**What you need to do:** Could you restate, word for word, the line that has "export SLEW_MARGIN = 5" and all lines following it through the end of the entries below?

[Dataset records]

$ cat config.mk
export PLATFORM = sky130hd
export DESIGN_NAME = inst_rom_ctrl
export DESIGN_NICKNAME = d
export VERILOG_FILES = /design/src/rtl/inst_rom_ctrl.sv
export SDC_FILE = /design/constraint.sdc
export NUM_CORES = 2
export LEC_CHECK = 0
export CAP_MARGIN = 15
export CORE_MARGIN = 2
export CORE_UTILIZATION = 55
export CTS_CLUSTER_DIAMETER = 150
export DETAILED_ROUTE_END_ITERATION = 7
export PLACE_DENSITY = 0.76
export SLEW_MARGIN = 5
export SYNTH_ARGS = -nofsm -noshare
export SYNTH_HDL_FRONTEND = slang
export SYNTH_SLANG_ARGS = --single-unit
$ cat constraint.sdc
create_clock -name clk_i -period 4.05 [get_ports clk_i]
set_input_delay 0.6075 -clock clk_i [delete_from_list [all_inputs] [get_ports clk_i]]
set_output_delay 0.6075 -clock clk_i [all_outputs]
set_load 0.005 [all_outputs]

**Answer:**
export SLEW_MARGIN = 5
export SYNTH_ARGS = -nofsm -noshare
export SYNTH_HDL_FRONTEND = slang
export SYNTH_SLANG_ARGS = --single-unit
$ cat constraint.sdc
create_clock -name clk_i -period 4.05 [get_ports clk_i]
set_input_delay 0.6075 -clock clk_i [delete_from_list [all_inputs] [get_ports clk_i]]
set_output_delay 0.6075 -clock clk_i [all_outputs]
set_load 0.005 [all_outputs]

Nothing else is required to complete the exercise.